Still, the practical elements of Ramaswamy's approach to immigration leave open some big questions. Since his goals are "to protect U.S. national security, to preserve U.S. national identity, and to promote U.S. economic growth—in that order," he supports a crackdown at the southern border and an end to both dual and "birthright" citizenship. He shorthands his view using the following three maxims: No migration without consent; consent should only be granted to migrants who benefit America and who share our national values; and migrants who enter unlawfully, without consent, must be removed.

I suspect most Americans would find that to be an eminently commonsense platform—until confronted with the problem of how to operationalize it. Just try to imagine the kind of expansive, intrusive police state that would be required to find and deport the more than 10 million undocumented immigrants who are currently living and working in communities across the United States, some of whom were brought here as small children and have never known life anywhere else. 

When I ask how he would even begin to enforce the tenet that illegals "must be removed," Ramaswamy backpedals. His speech "was a first principles vision, which is a different topic than the implementation of it," he says. "All of it should be done in a manner that advances the interests of the United States of America…and to me the most important of those interests are the liberty interests enshrined in the Declaration of Independence and the U.S. Constitution."

"The Constitution comes first, always," he adds, pointing to the fact that he opposed reauthorization of section 702 of the Foreign Intelligence Surveillance Act as proof that civil liberties are core values for him. It sounds like he views the removal of illegals as a theoretical ideal rather than a programmatic objective. But in the hands of less-scrupulous natcons, that ideal could still open the door to some horrific violations of individual rights. His claim during Tuesday's address that 90 percent of his immigration policies would probably overlap with a national protectionist's did not put my mind at ease either. 

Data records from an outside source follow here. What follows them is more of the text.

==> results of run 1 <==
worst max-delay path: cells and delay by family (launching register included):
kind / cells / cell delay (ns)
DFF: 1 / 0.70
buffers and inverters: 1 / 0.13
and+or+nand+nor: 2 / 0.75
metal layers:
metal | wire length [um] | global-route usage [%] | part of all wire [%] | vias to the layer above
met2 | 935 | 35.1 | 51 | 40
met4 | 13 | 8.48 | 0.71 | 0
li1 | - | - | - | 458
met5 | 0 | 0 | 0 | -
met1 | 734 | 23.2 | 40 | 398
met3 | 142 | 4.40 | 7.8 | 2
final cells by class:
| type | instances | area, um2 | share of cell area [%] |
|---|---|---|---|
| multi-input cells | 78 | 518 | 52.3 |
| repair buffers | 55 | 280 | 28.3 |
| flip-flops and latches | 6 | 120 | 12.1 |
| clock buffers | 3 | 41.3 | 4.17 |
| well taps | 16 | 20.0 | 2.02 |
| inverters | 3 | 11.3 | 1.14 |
$ cat src/rtl/pft_pkg.sv
`timescale 1ns / 1ps
// ----------------------------------------------------------------------------
// pft_pkg
// Shared types, widths, register indexes and helpers of the polygon
// fan and outline tessellator.
// ----------------------------------------------------------------------------
package pft_pkg;

    localparam int MAX_POINTS_DEF = 16;
    localparam int MIN_POINTS     = 3;
    localparam int FAN_MAX        = 4;

    localparam int COORD_W = 16;
    localparam int RGBA_W  = 32;
    localparam int DLT_W   = 17;
    localparam int SQ_W    = 32;
    localparam int NRM_W   = 16;
    localparam int DEN_W   = 32;
    localparam int DIV_NW  = 45;
    localparam int DIV_DW  = 31;
    localparam int SQ_IW   = 62;
    localparam int SQ_RW   = 31;
    localparam int MIT_W   = 46;
    localparam int SCL_W   = 63;
    localparam int OFF_W   = 45;
    localparam int SUM_W   = 47;
    localparam int FRAC_SH = 28;
    localparam int WID_SH  = 18;
    localparam int CFG_AW  = 4;

    localparam logic signed [DEN_W-1:0] ONE_Q28 = 32'sd268435456;
    localparam logic signed [SCL_W-1:0] WID_RND = SCL_W'((64'd1 << WID_SH) - 64'd1);

    localparam logic [1:0] REG_FILL_EN    = 2'd0;
    localparam logic [1:0] REG_OUTLINE_EN = 2'd1;
    localparam logic [1:0] REG_OUTLINE_W  = 2'd2;

    localparam logic        FILL_EN_RST    = 1'b1;
    localparam logic        OUTLINE_EN_RST = 1'b0;
    localparam logic [15:0] OUTLINE_W_RST  = 16'd256;

    localparam logic KIND_FILL    = 1'b0;
    localparam logic KIND_OUTLINE = 1'b1;

    typedef struct packed {
        logic [RGBA_W-1:0]  edge_rgba;
        logic [RGBA_W-1:0]  fill_rgba;
        logic [COORD_W-1:0] pos_y;
        logic [COORD_W-1:0] pos_x;
    } point_t;

    typedef struct packed {
        logic              start;
        logic [DIV_NW-1:0] num;
        logic [DIV_DW-1:0] den;
    } div_req_t;

    typedef struct packed {
        logic              done;
        logic [DIV_NW-1:0] quo;
    } div_rsp_t;

    typedef struct packed {
        logic             start;
        logic [SQ_IW-1:0] radicand;
    } sqrt_req_t;

    typedef struct packed {
        logic             done;
        logic [SQ_RW-1:0] root;
    } sqrt_rsp_t;

    typedef enum logic [4:0] {
        ST_LOAD,
        ST_CDIV_GO,
        ST_CDIV_WAIT,
        ST_FILL_CTR,
        ST_FILL_RD,
        ST_FILL_EMIT,
        ST_OL_RDP,
        ST_OL_RDA,
        ST_OL_RDB,
        ST_OL_LATB,
        ST_NRM_SQ,
        ST_NRM_SQRT_GO,
        ST_NRM_SQRT_WAIT,
        ST_NRM_DX_GO,
        ST_NRM_DX_WAIT,
        ST_NRM_DY_GO,
        ST_NRM_DY_WAIT,
        ST_NRM_DONE,
        ST_MIT_MUL,
        ST_MIT_DEN,
        ST_MIT_CHK,
        ST_MIT_DX_GO,
        ST_MIT_DX_WAIT,
        ST_MIT_DY_GO,
        ST_MIT_DY_WAIT,
        ST_SIGN,
        ST_SCALE,
        ST_SHIFT,
        ST_EMIT_P,
        ST_EMIT_O,
        ST_EMIT_F0,
        ST_EMIT_F1
    } seq_state_t;

    function automatic logic [COORD_W-1:0] sat16(input logic signed [SUM_W-1:0] v);
        logic signed [SUM_W-1:0] hi;
        logic signed [SUM_W-1:0] lo;
        hi = SUM_W'(32767);
        lo = -SUM_W'(32768);
        if (v > hi)
        begin
            return hi[COORD_W-1:0];
        end
        else if (v < lo)
        begin
            return lo[COORD_W-1:0];
        end
        return v[COORD_W-1:0];
    endfunction

endpackage

$ cat src/rtl/pft_point_mem.sv
`timescale 1ns / 1ps
// ----------------------------------------------------------------------------
// pft_point_mem
// Point store of one polygon: one write port, one read port with a
// registered read.
// ----------------------------------------------------------------------------
module pft_point_mem #(
    parameter int DEPTH = 16,
    parameter int AW    = $clog2(DEPTH)
) (
    input  logic           clk,
    input  logic           we,
    input  logic [AW-1:0]  waddr,
    input  pft_pkg::point_t wdata,
    input  logic           re,
    input  logic [AW-1:0]  raddr,
    output pft_pkg::point_t rdata
);
    import pft_pkg::*;

    point_t mem [DEPTH];

    always_ff @(posedge clk)
    begin
        if (we)
        begin
            mem[waddr] <= wdata;
        end
        if (re)
        begin
            rdata <= mem[raddr];
        end
    end

endmodule
File: config.mk
export PLATFORM = sky130hd
export DESIGN_NAME = pft_isqrt
export DESIGN_NICKNAME = d
export VERILOG_FILES = /design/src/rtl/pft_pkg.sv /design/src/rtl/pft_isqrt.sv
export SDC_FILE = /design/constraint.sdc
export NUM_CORES = 1
export LEC_CHECK = 0
export ABC_AREA = 1
export BUFFER_PORTS_ARGS = -buffer_cell sky130_fd_sc_hd__buf_2
export CAP_MARGIN = 20
export CORE_UTILIZATION = 40
export CTS_CLUSTER_SIZE = 8
export DETAILED_ROUTE_END_ITERATION = 8
export PLACE_DENSITY = 0.64
export SETUP_SLACK_MARGIN = 0.5
export SYNTH_ARGS = -nofsm -noshare
export SYNTH_HDL_FRONTEND = slang
export SYNTH_SLANG_ARGS = --single-unit
File: constraint.sdc
create_clock -name clk -period 4 [get_ports clk]
set_input_delay 0.2 -clock clk [delete_from_list [all_inputs] [get_ports clk]]
set_output_delay 0.2 -clock clk [all_outputs]
set_load 0.03 [all_outputs]
File: src/rtl/pft_pkg.sv
`timescale 1ns / 1ps
// ----------------------------------------------------------------------------
// pft_pkg
// Shared types, widths, register indexes and helpers of the polygon
// fan and outline tessellator.
// ----------------------------------------------------------------------------
package pft_pkg;

    localparam int MAX_POINTS_DEF = 16;
    localparam int MIN_POINTS     = 3;
    localparam int FAN_MAX        = 4;

    localparam int COORD_W = 16;
    localparam int RGBA_W  = 32;
    localparam int DLT_W   = 17;
    localparam int SQ_W    = 32;
    localparam int NRM_W   = 16;
    localparam int DEN_W   = 32;
    localparam int DIV_NW  = 45;
    localparam int DIV_DW  = 31;
    localparam int SQ_IW   = 62;
    localparam int SQ_RW   = 31;
    localparam int MIT_W   = 46;
    localparam int SCL_W   = 63;
    localparam int OFF_W   = 45;
    localparam int SUM_W   = 47;
    localparam int FRAC_SH = 28;
    localparam int WID_SH  = 18;
    localparam int CFG_AW  = 4;

    localparam logic signed [DEN_W-1:0] ONE_Q28 = 32'sd268435456;
    localparam logic signed [SCL_W-1:0] WID_RND = SCL_W'((64'd1 << WID_SH) - 64'd1);

    localparam logic [1:0] REG_FILL_EN    = 2'd0;
    localparam logic [1:0] REG_OUTLINE_EN = 2'd1;
    localparam logic [1:0] REG_OUTLINE_W  = 2'd2;

    localparam logic        FILL_EN_RST    = 1'b1;
    localparam logic        OUTLINE_EN_RST = 1'b0;
    localparam logic [15:0] OUTLINE_W_RST  = 16'd256;

    localparam logic KIND_FILL    = 1'b0;
    localparam logic KIND_OUTLINE = 1'b1;

    typedef struct packed {
        logic [RGBA_W-1:0]  edge_rgba;
        logic [RGBA_W-1:0]  fill_rgba;
        logic [COORD_W-1:0] pos_y;
        logic [COORD_W-1:0] pos_x;
    } point_t;

    typedef struct packed {
        logic              start;
        logic [DIV_NW-1:0] num;
        logic [DIV_DW-1:0] den;
    } div_req_t;

    typedef struct packed {
        logic              done;
        logic [DIV_NW-1:0] quo;
    } div_rsp_t;

    typedef struct packed {
        logic             start;
        logic [SQ_IW-1:0] radicand;
    } sqrt_req_t;

    typedef struct packed {
        logic             done;
        logic [SQ_RW-1:0] root;
    } sqrt_rsp_t;

    typedef enum logic [4:0] {
        ST_LOAD,
        ST_CDIV_GO,
        ST_CDIV_WAIT,
        ST_FILL_CTR,
        ST_FILL_RD,
        ST_FILL_EMIT,
        ST_OL_RDP,
        ST_OL_RDA,
        ST_OL_RDB,
        ST_OL_LATB,
        ST_NRM_SQ,
        ST_NRM_SQRT_GO,
        ST_NRM_SQRT_WAIT,
        ST_NRM_DX_GO,
        ST_NRM_DX_WAIT,
        ST_NRM_DY_GO,
        ST_NRM_DY_WAIT,
        ST_NRM_DONE,
        ST_MIT_MUL,
        ST_MIT_DEN,
        ST_MIT_CHK,
        ST_MIT_DX_GO,
        ST_MIT_DX_WAIT,
        ST_MIT_DY_GO,
        ST_MIT_DY_WAIT,
        ST_SIGN,
        ST_SCALE,
        ST_SHIFT,
        ST_EMIT_P,
        ST_EMIT_O,
        ST_EMIT_F0,
        ST_EMIT_F1
    } seq_state_t;

    function automatic logic [COORD_W-1:0] sat16(input logic signed [SUM_W-1:0] v);
        logic signed [SUM_W-1:0] hi;
        logic signed [SUM_W-1:0] lo;
        hi = SUM_W'(32767);
        lo = -SUM_W'(32768);
        if (v > hi)
        begin
            return hi[COORD_W-1:0];
        end
        else if (v < lo)
        begin
            return lo[COORD_W-1:0];
        end
        return v[COORD_W-1:0];
    endfunction

endpackage

File: src/rtl/pft_isqrt.sv
`timescale 1ns / 1ps
// ----------------------------------------------------------------------------
// pft_isqrt
// Serial integer square root, one root bit per cycle, result rounded down.
// ----------------------------------------------------------------------------
module pft_isqrt (
    input  logic                 clk,
    input  logic                 rst_n,
    input  pft_pkg::sqrt_req_t   req,
    output pft_pkg::sqrt_rsp_t   rsp
);
    import pft_pkg::*;

    localparam int CNT_W = $clog2(SQ_RW);
    localparam int REM_W = SQ_RW + 2;

    logic              busy_reg;
    logic              done_reg;
    logic [CNT_W-1:0]  cnt_reg;
    logic [SQ_IW-1:0]  opd_reg;
    logic [REM_W-1:0]  rem_reg;
    logic [SQ_RW-1:0]  root_reg;
    logic [REM_W+1:0]  rem_sh;
    logic [REM_W+1:0]  trial;
    logic              fits;

    always_comb
    begin
        rem_sh = {rem_reg, opd_reg[SQ_IW-1:SQ_IW-2]};
        trial  = (REM_W + 2)'({root_reg, 2'b01});
        fits   = rem_sh >= trial;
    end

    always_ff @(posedge clk or negedge rst_n)
    begin
        if (!rst_n)
        begin
            busy_reg <= 1'b0;
            done_reg <= 1'b0;
            cnt_reg  <= '0;
        end
        else
        begin
            done_reg <= 1'b0;
            if (req.start)
            begin
                busy_reg <= 1'b1;
                cnt_reg  <= '0;
            end
            else if (busy_reg)
            begin
                cnt_reg <= cnt_reg + 1'b1;
                if (cnt_reg == CNT_W'(SQ_RW - 1))
                begin
                    busy_reg <= 1'b0;
                    done_reg <= 1'b1;
                end
            end
        end
    end

    always_ff @(posedge clk)
    begin
        if (req.start)
        begin
            opd_reg  <= req.radicand;
            rem_reg  <= '0;
            root_reg <= '0;
        end
        else if (busy_reg)
        begin
            opd_reg  <= {opd_reg[SQ_IW-3:0], 2'b00};
            rem_reg  <= fits ? REM_W'(rem_sh - trial) : rem_sh[REM_W-1:0];
            root_reg <= {root_reg[SQ_RW-2:0], fits};
        end
    end

    assign rsp.done = done_reg;
    assign rsp.root = root_reg;

endmodule

==> reports/qor.yml, run 1 <==
gp_congestion: 0.939
final_net_count: 1339
slowest_stage: "clkinv_2"
crit_chain: "nor2_2, buf_4, clkinv_2, buf_4"
antenna_left: 0
drive_gt1_frac: 0.125
post-dp-hpwl_microns: 14800
crit_fanout: 55
drv_cap: 0
final_area_sq_um: 9270
htree_num_levels: 4
ir_drop_uv: 423
leakage_nw: 4.94
clkPwrFrac: 0.222
synth-seq-cells: 133
seqPwrFrac: 0.253
diodes: 0
wl_per_cell_microns: 13.3
pwr-share-comb: 0.525
cts_num_sinks: 133
worstSetupPathType: "reg -> reg"
grt_max_degree: 67
syn_nets: 1249
netlist_area_sq_um: 7950
drc: 0
slew_violations: 0
cp_top_family: "buffers and inverters"
placed_cell_area_sq_um: 8670
crit_buf_inv: 3
grt_pass1_wl_microns: 33400
p_sw_w: 0.00328
cp-start-kind: "flop"
hold_violations: 0
path_clk_slew_ps: 70
portBuffers: 96
hold_path.class: "in -> reg"
die_x_microns: 143
yosys_warnings: 0
syn_inst: 1149
drt-total-wl_microns: 20200
power.total_w: 0.00697
fin_crit_sh: 0.632
endpoint_kind: "flop"
drt-initial-drc-count: 425
largest_reg_flops: 62
fin_skew_ps: 15.0
r2r_setup_slack_ps: 1470
die_y_microns: 143
synth-edff-count: 62
routed_via_density: 4.74
fmax_ghz: 0.395
p_int_w: 0.00369
core_sq_um: 19500
relSlewSlack: 0.326
rsz0062_at_grt: "false"
rows: 51
track_usage: 0.212
dieArea_sq_um: 20400
clockBufferDepth: 2
async_reset_ff_frac: 0.0526
whs_ps: 19.4
ys_seq_area_frac: 0.417
tritoncts: "done"
power.density_nw_per_um2: 752
syn2layout_area_growth_pct: 16.6
critPathRequiredTime_ps: 4090
tightest_slew_ps: 1010
clock_latency_ps: 430
num_vias: 7189
dpl.cell_count: 1483
syn_avg_cell_area_sq_um: 6.92
synth_ff_type: "dfxtp_1"
initial_core_util: 0.409
fin_tns_setup_ps: 0
root_buffer: "clkbuf_16"
drtPass1Iterations: 7
status: "complete, no violations"
slowest_delay_ps: 650
yosysUniqueCellTypes: 35
antenna_found_initial: 0
setup_viol: 0
worstPathArrival_ps: 2620
grt_pass1_vias: 6802
cts_inserted_buffers: 17
grt-ovfl-total: 0
fin_cells: 1517
ioPinCount: 97
min_period_ps: 2530
p_sw_frac: 0.470
cp_common_cell: "buf_4"
==> worst min-delay path: cells and delay by family <==
kind / cells / cell delay, ps
and+or+nand+nor: 1 / 40
buffers and inverters: 2 / 110
==> layout make-up <==
cell class	count	area (sq um)
sequential	133	3320
clock inverter	15	151
inverter	151	568
timing repair buffer	104	566
tap	265	332
fill	2070	10200
clock buffer	17	425
multi-input combinational	832	3910
==> synth_stat cells (all sizes together), types with 13 or more instances <==
cell type,count,area share
nand2,542,0.26
inv,151,0.071
nand3,80,0.052
dfxtp,64,0.16
edfxtp,62,0.23
nor2,57,0.030
ha,35,0.055
o22ai,30,0.024
a21oi,24,0.016
clkbuf,20,0.0094
xor2,15,0.017
buf,13,0.011
==> metrics by stage <==
stage,setup WS [ps],util
2_1_floorplan,1000,-
3_3_place_gp,1460,0.444
3_5_place_dp,1450,0.446
4_1_cts,1440,0.476
5_1_grt,1180,0.476
6_report,1470,0.476
==> kinds of logic (layout without fill, tap and decap cells) <==
group                      count (synthesis)  in the layout  share of synthesized area
xor gates and xnor gates                  15             15                     0.0165
and+or+nand+nor                          713            713                      0.368
buffers and inverters                    184            287                     0.0917
adders and majority gates                 35             35                     0.0551
AOI/OAI and AO/OA                         69             69                     0.0513
DFF                                      133            133                      0.417
==> path summary, 6_finish.rpt <==
check                            start     endpoint  cells past startpoint
setup / recovery              busy_reg  opd_reg[35]                      4
hold / removal                  req[0]   opd_reg[0]                      3
setup reg to reg              busy_reg  opd_reg[35]                      4
hold reg to reg            rem_reg[23]  rem_reg[23]                      2
max in group asynchronous        rst_n   cnt_reg[1]                      2
min in group asynchronous        rst_n   cnt_reg[0]                      2
==> metal layers <==
metal	up-vias	track usage	part of all wire
met5	-	0	0
met4	0	0.0600	0.012
met3	16	0.0493	0.044
met2	174	0.354	0.46
met1	3201	0.272	0.48
li1	3798	-	-
==> cell usage in the layout (no fill, tap or decap), types with 22 or more instances in the layout <==
| cell | instances |
|---|---|
| a21oi_1 | 22 |
| buf_2 | 96 |
| dfxtp_1 | 64 |
| edfxtp_1 | 62 |
| ha_1 | 35 |
| inv_1 | 147 |
| nand2_1 | 537 |
| nand3_1 | 78 |
| nor2_1 | 49 |
| o22ai_1 | 30 |
==> power groups by stage <==
| stage | Sequential (W) | Combinational (W) | Clock [W] |
|---|---|---|---|
| floorplan | 0.00177 | 0.00283 | 0 |
| global placement | 0.00179 | 0.00363 | 0 |
| detailed placement | 0.00179 | 0.00364 | 0 |
| CTS | 0.00176 | 0.00366 | 0.00158 |
| global route | 0.00179 | 0.00421 | 0.00164 |
| finish | 0.00177 | 0.00366 | 0.00155 |
==> what timing repair did <==
action / in CTS / in global routing
gates resized for setup: 0 / 0
buffers inserted: 0 / 0
endpoints found under the hold margin: 8 / 0
hold buffers: 2 / 0
Note: power is estimated with default switching activity, not from simulation.
==> run 2, diff against run 1 <==
--- a/config.mk
+++ b/config.mk
@@ -11,7 +11,7 @@
 export CORE_UTILIZATION = 40
 export CTS_CLUSTER_SIZE = 8
 export DETAILED_ROUTE_END_ITERATION = 8
-export PLACE_DENSITY = 0.64
+export PLACE_DENSITY = 0.67
 export SETUP_SLACK_MARGIN = 0.5
 export SYNTH_ARGS = -nofsm -noshare
 export SYNTH_HDL_FRONTEND = slang
==> constraint.sdc (replaced) <==
create_clock -name clk -period 2.15 [get_ports clk]
set_input_delay 0.1075 -clock clk [delete_from_list [all_inputs] [get_ports clk]]
set_output_delay 0.1075 -clock clk [all_outputs]
set_load 0.03 [all_outputs]
==> reports/qor.yml, run 2 (synthesis results as in run 1) <==
setup_viol: 0
clock_latency_ps: 440
drive_gt1_frac: 0.301
wl_per_cell_microns: 14.6
critPathRequiredTime_ps: 2470
drtPass1Iterations: 5
slew_violations: 0
cp-endpoint: "rem_reg[2]"
fin_cells: 1619
largest_reg_flops: 62
worstSetupPathType: "reg -> reg"
dieArea_sq_um: 20400
status: "complete, no violations"
antenna_found_initial: 0
gp_congestion: 0.918
p_sw_frac: 0.457
timing.rr.start: "root_reg[13]"
syn2layout_area_growth_pct: 44.4
mostFrequentLayoutCells: "480 x nand2_1, 114 x inv_1, 96 x buf_2"
layout_setup_ws_ps: 97.3
min_period_ps: 2050
grt-ovfl-total: 0
tritoncts: "done"
multi_input_area_sq_um: 4800
grt_max_degree: 55
power.density_nw_per_um2: 1420
final_net_count: 1441
die_x_microns: 143
die_y_microns: 143
htree_num_levels: 4
final_area_sq_um: 11500
core_sq_um: 19500
relSlewSlack: 0.652
drt-initial-drc-count: 505
placed_cell_area_sq_um: 9510
place_ws_ps: 31.3
r2r-end: "rem_reg[2]"
drt-total-wl_microns: 23700
fin_crit_sh: 0.955
p_sw_w: 0.00745
drv_cap: 0
hold_violations: 0
clockBufferDepth: 2
whs_ps: 14.5
leakage_nw: 5.67
portBuffers: 96
rows: 51
cts_num_sinks: 133
endpoint_kind: "flop"
p_int_w: 0.00885
ioPinCount: 97
path_clk_slew_ps: 80
cts_inserted_buffers: 17
initial_core_util: 0.409
mostFrequentLayoutCell: "nand2_1"
clkPwrFrac: 0.194
crit_chain: "inv_4, ha_4, nand2_4, inv_4, nand2_4, nor2_4, nand4_1, nand3_4, nand2_8, nand2_8, clkbuf_16, nand2_2, nand3_1, nand2_1"
fmax_ghz: 0.487
dpl.cell_count: 1497
root_buffer: "clkbuf_16"
tightest_slew_ps: 522
hold_path.class: "in -> reg"
crit_fanout: 8
antenna_left: 0
reg2reg_depth: 14
rsz0062_at_grt: "true"
fin_skew_ps: 18.5
pwr-share-comb: 0.599
diodes: 0
routed_via_density: 4.86
post-dp-hpwl_microns: 15800
num_vias: 7867
fill_cells: 1731
fin_tns_setup_ps: 0
grt_pass1_wl_microns: 38100
seqPwrFrac: 0.207
ff_latch_area_sq_um: 3450
startpoint: "root_reg[13]"
r2r_setup_slack_ps: 100
slowest_delay_ps: 360
worstPathArrival_ps: 2370
track_usage: 0.241
ir_drop_uv: 772
grt_pass1_vias: 7795
slowest_stage: "dfxtp_4"
cp-start-kind: "flop"
drc: 0
## run 2: cell count changes in the layout (fill, tap and decap cells not counted), moves of 16 or more
cell and delta:
dlygate4sd3_1 +60, nand2_1 -57, dfxtp_1 -45, nand2_2 +39
inv_1 -33, dfxtp_4 +31, ha_1 -31, ha_4 +31
buf_4 +28, inv_4 +25, nand3_1 -22, nand3_2 +18
nand2_4 +16
## run 2: stage by stage
stage,utilization,total power (W)
floorplan,-,0.00920
global placement,0.489,0.0111
detailed placement,0.489,0.0111
CTS,0.569,0.0151
global route,0.590,0.0175
finish,0.590,0.0163
## run 2: worst min path at each step
stage                     startpoint     endpoint  cells after the start
after floorplan                rst_n     busy_reg                      0
after global placement         rst_n     busy_reg                      1
after detailed placement       rst_n     busy_reg                      1
after CTS                    req[22]  opd_reg[22]                      3
after global routing         req[22]  opd_reg[22]                      3
final                        req[22]  opd_reg[22]                      3
## run 2: power by group through the flow
stage	Clock [W]	Combinational [W]	Sequential [W]
floorplan	0	0.00582	0.00338
global placement	0	0.00770	0.00339
detailed placement	0	0.00773	0.00340
CTS	0.00322	0.00850	0.00336
global route	0.00332	0.0108	0.00343
finish	0.00317	0.00976	0.00338
## run 2: metal layers
| metal | vias to the layer above | wire, microns | track usage |
|---|---|---|---|
| met5 | - | 0 | 0 |
| met4 | 0 | 559 | 0.0787 |
| met3 | 44 | 1040 | 0.0419 |
| met2 | 195 | 11600 | 0.417 |
| met1 | 3612 | 10500 | 0.302 |
| li1 | 4016 | - | - |
## run 2: worst max-delay path, delay by kind of cell, from the launching register on
kind / cells / cell delay, ps
AND/OR/NAND/NOR: 10 / 980
adder cells (fa/ha/maj): 1 / 300
buffers and inverters: 3 / 290
flip-flops: 1 / 360
## run 2: cell type report
class                   instances  share of cell area
clock buffers                  17              0.0370
inverters                     151              0.0549
repair buffers                206               0.142
well taps                     265              0.0289
clock inverters                15              0.0181
flip-flops and latches        133               0.301
multi-input cells             832               0.418
## run 2: what timing repair did
action	CTS	global route
gates cloned	1	3
setup buffers	15	9
pin swaps	9	34
hold buffers	62	0
endpoints found under the setup margin	34	34
gates resized for setup	49	76
endpoints found under the hold margin	68	0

There is at least one subject, though, where Ramaswamy's "national libertarianism" does give bona fide supporters of free minds and free markets some cause to celebrate: "The national protectionist view believes at its core in reshaping and redirecting the regulatory state to achieve objectives that advance the interests of American workers and American manufacturers," he said during his speech. "By contrast, the national libertarian view is different. We don't believe in reshaping the regulatory state to accomplish any objectives. We believe in dismantling the regulatory state. Not because we don't care about American workers or manufacturers but because we believe this is the way to best advance the interests of American workers and manufacturers."

When the crowd at the Capital Hilton applauded, he called them out with a list of natcon policy proposals that would grow the power of agencies such as the Federal Trade Commission, the Consumer Financial Protection Bureau (CFPB), and the U.S. Department of Education. "Do we as national conservatives really want to be handing woke government agencies like the CFPB more power?" he asked. "The national libertarian answer to that question is simple: Hell no!"

"I don't care to replace a left-wing nanny state with a right-wing nanny state," Ramaswamy declared at NatCon. Or as he puts it during our follow-up conversation: "I think that's a mistake the left has long made, using the administrative state as a way to coddle certain groups of Americans. And I don't think we're going to beat the left by becoming the left."